[Saved data entries]
▬▬▬▬▬▬

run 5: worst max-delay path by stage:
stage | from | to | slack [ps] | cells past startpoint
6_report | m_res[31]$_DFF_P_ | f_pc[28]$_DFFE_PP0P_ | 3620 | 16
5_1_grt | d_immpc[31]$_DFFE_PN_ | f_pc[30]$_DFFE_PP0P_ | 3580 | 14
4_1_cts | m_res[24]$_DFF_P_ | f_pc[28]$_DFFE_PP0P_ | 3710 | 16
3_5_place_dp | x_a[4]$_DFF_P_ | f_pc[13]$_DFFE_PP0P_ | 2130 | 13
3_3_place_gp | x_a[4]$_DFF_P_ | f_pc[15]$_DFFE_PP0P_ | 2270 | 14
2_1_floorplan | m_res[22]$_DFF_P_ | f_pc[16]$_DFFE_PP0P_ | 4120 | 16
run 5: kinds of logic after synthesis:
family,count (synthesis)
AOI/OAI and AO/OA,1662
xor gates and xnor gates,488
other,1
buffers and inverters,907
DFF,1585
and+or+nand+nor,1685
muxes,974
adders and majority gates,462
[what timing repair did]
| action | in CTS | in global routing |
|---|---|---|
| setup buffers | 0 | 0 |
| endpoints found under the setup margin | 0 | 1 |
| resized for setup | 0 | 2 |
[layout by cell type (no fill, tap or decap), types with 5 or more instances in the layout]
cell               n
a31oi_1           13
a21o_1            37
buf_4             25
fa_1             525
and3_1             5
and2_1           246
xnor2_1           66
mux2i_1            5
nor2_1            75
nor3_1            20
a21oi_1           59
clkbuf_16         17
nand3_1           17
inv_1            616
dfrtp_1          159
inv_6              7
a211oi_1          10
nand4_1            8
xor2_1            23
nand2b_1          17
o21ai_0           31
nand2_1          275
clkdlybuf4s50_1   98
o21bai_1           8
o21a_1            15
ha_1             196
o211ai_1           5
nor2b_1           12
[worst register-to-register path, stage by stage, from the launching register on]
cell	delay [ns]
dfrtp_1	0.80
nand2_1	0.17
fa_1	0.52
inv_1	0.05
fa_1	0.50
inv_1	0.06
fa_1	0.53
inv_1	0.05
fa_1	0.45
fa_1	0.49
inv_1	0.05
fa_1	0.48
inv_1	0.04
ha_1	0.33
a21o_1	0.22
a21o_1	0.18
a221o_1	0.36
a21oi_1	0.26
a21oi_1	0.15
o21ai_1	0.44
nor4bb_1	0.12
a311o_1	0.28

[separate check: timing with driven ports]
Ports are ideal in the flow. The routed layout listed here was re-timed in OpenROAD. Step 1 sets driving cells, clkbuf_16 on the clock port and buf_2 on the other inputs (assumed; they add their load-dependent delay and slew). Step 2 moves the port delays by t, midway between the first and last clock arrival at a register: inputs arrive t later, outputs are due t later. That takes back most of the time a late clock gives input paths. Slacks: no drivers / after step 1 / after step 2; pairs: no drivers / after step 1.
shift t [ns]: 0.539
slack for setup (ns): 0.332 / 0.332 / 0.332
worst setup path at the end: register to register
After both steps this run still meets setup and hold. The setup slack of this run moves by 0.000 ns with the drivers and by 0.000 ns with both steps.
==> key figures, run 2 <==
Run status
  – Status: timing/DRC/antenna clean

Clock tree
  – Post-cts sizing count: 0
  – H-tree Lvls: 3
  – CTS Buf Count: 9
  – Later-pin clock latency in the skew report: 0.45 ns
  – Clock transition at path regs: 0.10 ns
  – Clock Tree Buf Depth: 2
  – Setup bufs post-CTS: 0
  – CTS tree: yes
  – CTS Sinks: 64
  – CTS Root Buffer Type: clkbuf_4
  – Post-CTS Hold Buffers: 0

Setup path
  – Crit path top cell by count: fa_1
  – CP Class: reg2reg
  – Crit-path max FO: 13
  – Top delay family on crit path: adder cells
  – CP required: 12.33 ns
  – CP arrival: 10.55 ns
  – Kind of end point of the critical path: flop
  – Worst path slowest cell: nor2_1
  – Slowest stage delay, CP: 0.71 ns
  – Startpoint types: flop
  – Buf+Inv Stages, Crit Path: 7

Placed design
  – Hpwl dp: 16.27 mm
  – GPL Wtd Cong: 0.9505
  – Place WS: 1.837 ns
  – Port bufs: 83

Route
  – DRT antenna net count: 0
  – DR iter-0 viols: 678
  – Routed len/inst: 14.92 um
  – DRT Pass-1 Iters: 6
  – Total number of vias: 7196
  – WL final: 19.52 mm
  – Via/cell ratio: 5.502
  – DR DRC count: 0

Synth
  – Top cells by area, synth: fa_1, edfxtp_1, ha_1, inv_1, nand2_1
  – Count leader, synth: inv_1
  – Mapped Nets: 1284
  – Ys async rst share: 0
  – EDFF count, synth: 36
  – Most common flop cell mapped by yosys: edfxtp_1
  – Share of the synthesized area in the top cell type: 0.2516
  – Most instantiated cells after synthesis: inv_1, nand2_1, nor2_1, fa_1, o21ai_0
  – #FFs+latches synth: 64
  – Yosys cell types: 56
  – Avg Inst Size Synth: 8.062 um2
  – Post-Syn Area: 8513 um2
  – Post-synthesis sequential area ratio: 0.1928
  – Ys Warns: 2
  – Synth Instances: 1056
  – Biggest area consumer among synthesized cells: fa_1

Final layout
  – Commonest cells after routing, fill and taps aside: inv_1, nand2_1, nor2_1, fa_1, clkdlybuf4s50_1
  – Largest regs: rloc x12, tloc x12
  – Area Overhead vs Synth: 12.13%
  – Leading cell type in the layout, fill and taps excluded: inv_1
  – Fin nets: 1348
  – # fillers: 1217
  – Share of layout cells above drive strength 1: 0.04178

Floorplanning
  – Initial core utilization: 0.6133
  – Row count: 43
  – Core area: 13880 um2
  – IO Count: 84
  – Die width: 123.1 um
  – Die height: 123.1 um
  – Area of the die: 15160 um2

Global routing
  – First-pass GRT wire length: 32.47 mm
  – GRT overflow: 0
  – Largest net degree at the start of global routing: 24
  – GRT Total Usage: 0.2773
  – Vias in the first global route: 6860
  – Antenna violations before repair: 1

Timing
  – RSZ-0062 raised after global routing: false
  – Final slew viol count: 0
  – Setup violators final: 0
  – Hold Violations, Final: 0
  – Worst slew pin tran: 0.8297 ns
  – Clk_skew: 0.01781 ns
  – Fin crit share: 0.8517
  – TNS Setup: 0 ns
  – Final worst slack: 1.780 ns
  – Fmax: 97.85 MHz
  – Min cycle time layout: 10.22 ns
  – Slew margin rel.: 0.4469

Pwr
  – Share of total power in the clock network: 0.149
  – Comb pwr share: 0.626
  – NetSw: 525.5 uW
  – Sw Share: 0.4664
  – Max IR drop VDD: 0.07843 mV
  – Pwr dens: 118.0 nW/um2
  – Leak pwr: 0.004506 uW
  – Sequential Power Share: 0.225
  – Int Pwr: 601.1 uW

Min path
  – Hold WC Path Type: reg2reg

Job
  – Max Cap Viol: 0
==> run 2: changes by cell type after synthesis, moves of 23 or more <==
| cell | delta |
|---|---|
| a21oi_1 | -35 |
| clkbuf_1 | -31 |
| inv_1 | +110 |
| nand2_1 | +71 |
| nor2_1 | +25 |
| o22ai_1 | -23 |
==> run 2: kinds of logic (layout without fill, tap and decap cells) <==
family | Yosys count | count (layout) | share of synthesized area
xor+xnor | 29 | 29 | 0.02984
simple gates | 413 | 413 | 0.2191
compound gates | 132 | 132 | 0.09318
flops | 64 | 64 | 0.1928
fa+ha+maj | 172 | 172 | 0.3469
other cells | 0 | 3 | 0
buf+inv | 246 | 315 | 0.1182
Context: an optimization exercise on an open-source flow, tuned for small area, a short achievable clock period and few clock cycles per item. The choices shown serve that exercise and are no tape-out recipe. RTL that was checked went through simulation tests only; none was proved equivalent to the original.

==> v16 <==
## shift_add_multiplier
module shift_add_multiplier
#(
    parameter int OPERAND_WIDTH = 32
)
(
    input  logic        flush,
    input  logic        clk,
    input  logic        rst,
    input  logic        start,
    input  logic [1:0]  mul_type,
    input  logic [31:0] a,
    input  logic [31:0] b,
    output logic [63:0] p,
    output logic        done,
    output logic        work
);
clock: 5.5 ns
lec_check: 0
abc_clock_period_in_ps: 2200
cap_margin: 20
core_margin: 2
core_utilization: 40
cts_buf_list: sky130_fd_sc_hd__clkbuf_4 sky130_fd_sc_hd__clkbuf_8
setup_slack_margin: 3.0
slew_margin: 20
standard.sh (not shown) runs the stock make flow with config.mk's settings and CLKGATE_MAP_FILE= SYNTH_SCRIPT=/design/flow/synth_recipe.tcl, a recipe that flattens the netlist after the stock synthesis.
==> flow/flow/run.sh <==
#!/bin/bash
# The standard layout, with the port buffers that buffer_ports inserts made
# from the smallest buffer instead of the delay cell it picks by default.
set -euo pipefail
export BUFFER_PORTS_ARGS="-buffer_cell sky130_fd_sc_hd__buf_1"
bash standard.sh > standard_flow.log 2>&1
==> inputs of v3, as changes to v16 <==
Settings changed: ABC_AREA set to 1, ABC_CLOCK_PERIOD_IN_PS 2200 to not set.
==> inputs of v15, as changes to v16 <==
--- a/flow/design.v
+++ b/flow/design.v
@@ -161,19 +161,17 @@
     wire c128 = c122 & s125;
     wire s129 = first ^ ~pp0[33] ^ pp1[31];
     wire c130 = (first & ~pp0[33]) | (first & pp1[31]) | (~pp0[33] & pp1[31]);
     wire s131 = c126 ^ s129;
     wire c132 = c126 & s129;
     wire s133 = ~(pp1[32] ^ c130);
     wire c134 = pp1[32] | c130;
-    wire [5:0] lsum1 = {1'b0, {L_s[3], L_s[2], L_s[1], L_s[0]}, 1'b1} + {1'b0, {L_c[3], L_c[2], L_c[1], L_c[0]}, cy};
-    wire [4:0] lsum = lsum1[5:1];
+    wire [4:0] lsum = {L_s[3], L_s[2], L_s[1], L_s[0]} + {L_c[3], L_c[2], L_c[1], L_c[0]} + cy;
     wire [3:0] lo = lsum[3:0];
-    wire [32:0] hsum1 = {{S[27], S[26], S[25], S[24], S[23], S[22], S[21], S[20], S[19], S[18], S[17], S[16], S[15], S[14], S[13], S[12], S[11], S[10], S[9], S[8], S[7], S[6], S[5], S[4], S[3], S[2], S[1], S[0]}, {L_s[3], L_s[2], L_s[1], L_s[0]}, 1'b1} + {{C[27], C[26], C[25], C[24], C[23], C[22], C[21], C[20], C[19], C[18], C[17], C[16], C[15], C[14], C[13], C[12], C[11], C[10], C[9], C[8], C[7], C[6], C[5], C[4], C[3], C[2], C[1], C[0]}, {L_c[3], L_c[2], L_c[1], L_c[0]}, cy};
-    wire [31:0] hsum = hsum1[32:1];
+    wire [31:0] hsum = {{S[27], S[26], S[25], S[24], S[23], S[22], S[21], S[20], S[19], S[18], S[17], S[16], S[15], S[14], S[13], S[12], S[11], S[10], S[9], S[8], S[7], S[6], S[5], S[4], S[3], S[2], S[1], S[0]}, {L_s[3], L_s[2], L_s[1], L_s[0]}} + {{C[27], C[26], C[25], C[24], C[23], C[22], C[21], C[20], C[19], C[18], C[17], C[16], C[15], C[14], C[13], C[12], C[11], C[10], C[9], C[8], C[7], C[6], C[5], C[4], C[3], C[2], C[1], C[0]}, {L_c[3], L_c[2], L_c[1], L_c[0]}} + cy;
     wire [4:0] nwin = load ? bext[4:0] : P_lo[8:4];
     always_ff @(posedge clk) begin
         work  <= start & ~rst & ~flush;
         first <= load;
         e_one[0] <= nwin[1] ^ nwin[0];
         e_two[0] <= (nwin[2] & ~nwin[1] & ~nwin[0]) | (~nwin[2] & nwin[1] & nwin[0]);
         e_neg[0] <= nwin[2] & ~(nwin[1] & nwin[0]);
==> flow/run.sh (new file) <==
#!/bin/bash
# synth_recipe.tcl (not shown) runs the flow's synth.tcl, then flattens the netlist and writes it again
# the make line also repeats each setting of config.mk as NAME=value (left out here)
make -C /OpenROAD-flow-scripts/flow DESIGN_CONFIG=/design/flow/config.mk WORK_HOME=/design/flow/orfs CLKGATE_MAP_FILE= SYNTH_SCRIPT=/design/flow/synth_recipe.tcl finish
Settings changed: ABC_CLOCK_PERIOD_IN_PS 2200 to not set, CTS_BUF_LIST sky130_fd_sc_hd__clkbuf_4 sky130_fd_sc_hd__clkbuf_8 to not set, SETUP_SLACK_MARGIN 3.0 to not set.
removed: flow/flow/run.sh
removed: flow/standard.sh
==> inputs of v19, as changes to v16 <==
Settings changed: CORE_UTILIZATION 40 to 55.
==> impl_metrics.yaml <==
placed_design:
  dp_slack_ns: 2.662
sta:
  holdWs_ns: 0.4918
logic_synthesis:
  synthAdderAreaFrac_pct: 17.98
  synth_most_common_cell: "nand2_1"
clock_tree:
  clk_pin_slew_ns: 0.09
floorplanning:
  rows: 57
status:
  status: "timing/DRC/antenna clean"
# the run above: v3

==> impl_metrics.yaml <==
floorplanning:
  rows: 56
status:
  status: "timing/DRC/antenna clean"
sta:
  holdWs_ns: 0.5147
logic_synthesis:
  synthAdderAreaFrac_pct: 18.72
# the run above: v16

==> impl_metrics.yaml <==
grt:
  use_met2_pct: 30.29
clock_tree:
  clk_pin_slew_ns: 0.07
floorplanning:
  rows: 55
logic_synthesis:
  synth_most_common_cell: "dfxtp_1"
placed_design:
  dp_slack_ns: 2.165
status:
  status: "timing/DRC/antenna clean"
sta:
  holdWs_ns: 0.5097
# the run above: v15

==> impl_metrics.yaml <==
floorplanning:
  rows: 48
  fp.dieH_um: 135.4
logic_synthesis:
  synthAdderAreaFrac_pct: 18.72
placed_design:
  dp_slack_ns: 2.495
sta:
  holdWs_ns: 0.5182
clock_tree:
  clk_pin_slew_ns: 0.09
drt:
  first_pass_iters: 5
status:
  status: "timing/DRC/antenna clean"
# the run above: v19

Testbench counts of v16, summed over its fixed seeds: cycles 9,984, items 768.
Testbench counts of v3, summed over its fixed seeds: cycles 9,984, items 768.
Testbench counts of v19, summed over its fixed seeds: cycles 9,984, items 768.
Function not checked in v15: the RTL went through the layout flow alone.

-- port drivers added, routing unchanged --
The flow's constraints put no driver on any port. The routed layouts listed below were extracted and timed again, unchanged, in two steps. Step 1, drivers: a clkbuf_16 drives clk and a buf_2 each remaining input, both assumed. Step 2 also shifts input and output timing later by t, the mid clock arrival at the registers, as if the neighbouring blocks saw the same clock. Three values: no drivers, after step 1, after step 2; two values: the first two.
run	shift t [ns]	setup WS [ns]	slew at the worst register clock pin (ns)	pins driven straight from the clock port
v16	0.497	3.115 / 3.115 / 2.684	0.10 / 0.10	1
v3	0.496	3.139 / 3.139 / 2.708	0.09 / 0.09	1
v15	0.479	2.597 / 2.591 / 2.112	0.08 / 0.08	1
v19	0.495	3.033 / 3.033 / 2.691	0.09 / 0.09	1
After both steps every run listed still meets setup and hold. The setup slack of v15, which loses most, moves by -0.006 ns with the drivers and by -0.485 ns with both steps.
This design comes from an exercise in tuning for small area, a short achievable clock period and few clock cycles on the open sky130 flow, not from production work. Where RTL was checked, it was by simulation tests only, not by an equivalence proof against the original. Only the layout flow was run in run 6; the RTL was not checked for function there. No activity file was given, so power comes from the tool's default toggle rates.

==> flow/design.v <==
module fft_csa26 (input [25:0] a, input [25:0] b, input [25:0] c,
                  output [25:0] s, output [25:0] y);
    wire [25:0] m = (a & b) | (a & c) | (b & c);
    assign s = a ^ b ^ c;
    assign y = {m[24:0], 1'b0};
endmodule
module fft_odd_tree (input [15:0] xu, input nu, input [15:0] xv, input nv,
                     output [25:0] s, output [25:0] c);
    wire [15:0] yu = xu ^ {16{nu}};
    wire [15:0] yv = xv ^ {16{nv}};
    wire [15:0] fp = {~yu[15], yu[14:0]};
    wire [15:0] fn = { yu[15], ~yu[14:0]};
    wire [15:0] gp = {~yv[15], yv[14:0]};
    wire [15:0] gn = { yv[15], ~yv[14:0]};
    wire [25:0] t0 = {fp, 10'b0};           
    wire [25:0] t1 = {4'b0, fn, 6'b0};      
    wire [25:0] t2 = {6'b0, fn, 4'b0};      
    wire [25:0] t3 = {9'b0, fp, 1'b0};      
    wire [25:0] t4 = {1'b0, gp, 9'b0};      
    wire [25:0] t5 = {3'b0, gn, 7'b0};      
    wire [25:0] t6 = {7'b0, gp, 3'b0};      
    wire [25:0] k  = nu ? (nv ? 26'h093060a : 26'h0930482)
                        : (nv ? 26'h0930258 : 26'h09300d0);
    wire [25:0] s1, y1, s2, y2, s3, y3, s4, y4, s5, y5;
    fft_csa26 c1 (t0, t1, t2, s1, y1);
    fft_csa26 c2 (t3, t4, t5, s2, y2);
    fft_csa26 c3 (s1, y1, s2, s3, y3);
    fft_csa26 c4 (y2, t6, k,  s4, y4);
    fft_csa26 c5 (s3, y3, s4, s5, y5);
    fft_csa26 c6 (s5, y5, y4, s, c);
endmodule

▬▬▬▬▬▬

What this task involves:
For this task, write out exactly the lines of the entries above, starting at the line with "GRT overflow: 0" and ending at the line with "family | Yosys", both included, and no others.

Solution to the exercise:
  – GRT overflow: 0
  – Largest net degree at the start of global routing: 24
  – GRT Total Usage: 0.2773
  – Vias in the first global route: 6860
  – Antenna violations before repair: 1

Timing
  – RSZ-0062 raised after global routing: false
  – Final slew viol count: 0
  – Setup violators final: 0
  – Hold Violations, Final: 0
  – Worst slew pin tran: 0.8297 ns
  – Clk_skew: 0.01781 ns
  – Fin crit share: 0.8517
  – TNS Setup: 0 ns
  – Final worst slack: 1.780 ns
  – Fmax: 97.85 MHz
  – Min cycle time layout: 10.22 ns
  – Slew margin rel.: 0.4469

Pwr
  – Share of total power in the clock network: 0.149
  – Comb pwr share: 0.626
  – NetSw: 525.5 uW
  – Sw Share: 0.4664
  – Max IR drop VDD: 0.07843 mV
  – Pwr dens: 118.0 nW/um2
  – Leak pwr: 0.004506 uW
  – Sequential Power Share: 0.225
  – Int Pwr: 601.1 uW

Min path
  – Hold WC Path Type: reg2reg

Job
  – Max Cap Viol: 0
==> run 2: changes by cell type after synthesis, moves of 23 or more <==
| cell | delta |
|---|---|
| a21oi_1 | -35 |
| clkbuf_1 | -31 |
| inv_1 | +110 |
| nand2_1 | +71 |
| nor2_1 | +25 |
| o22ai_1 | -23 |
==> run 2: kinds of logic (layout without fill, tap and decap cells) <==
family | Yosys count | count (layout) | share of synthesized area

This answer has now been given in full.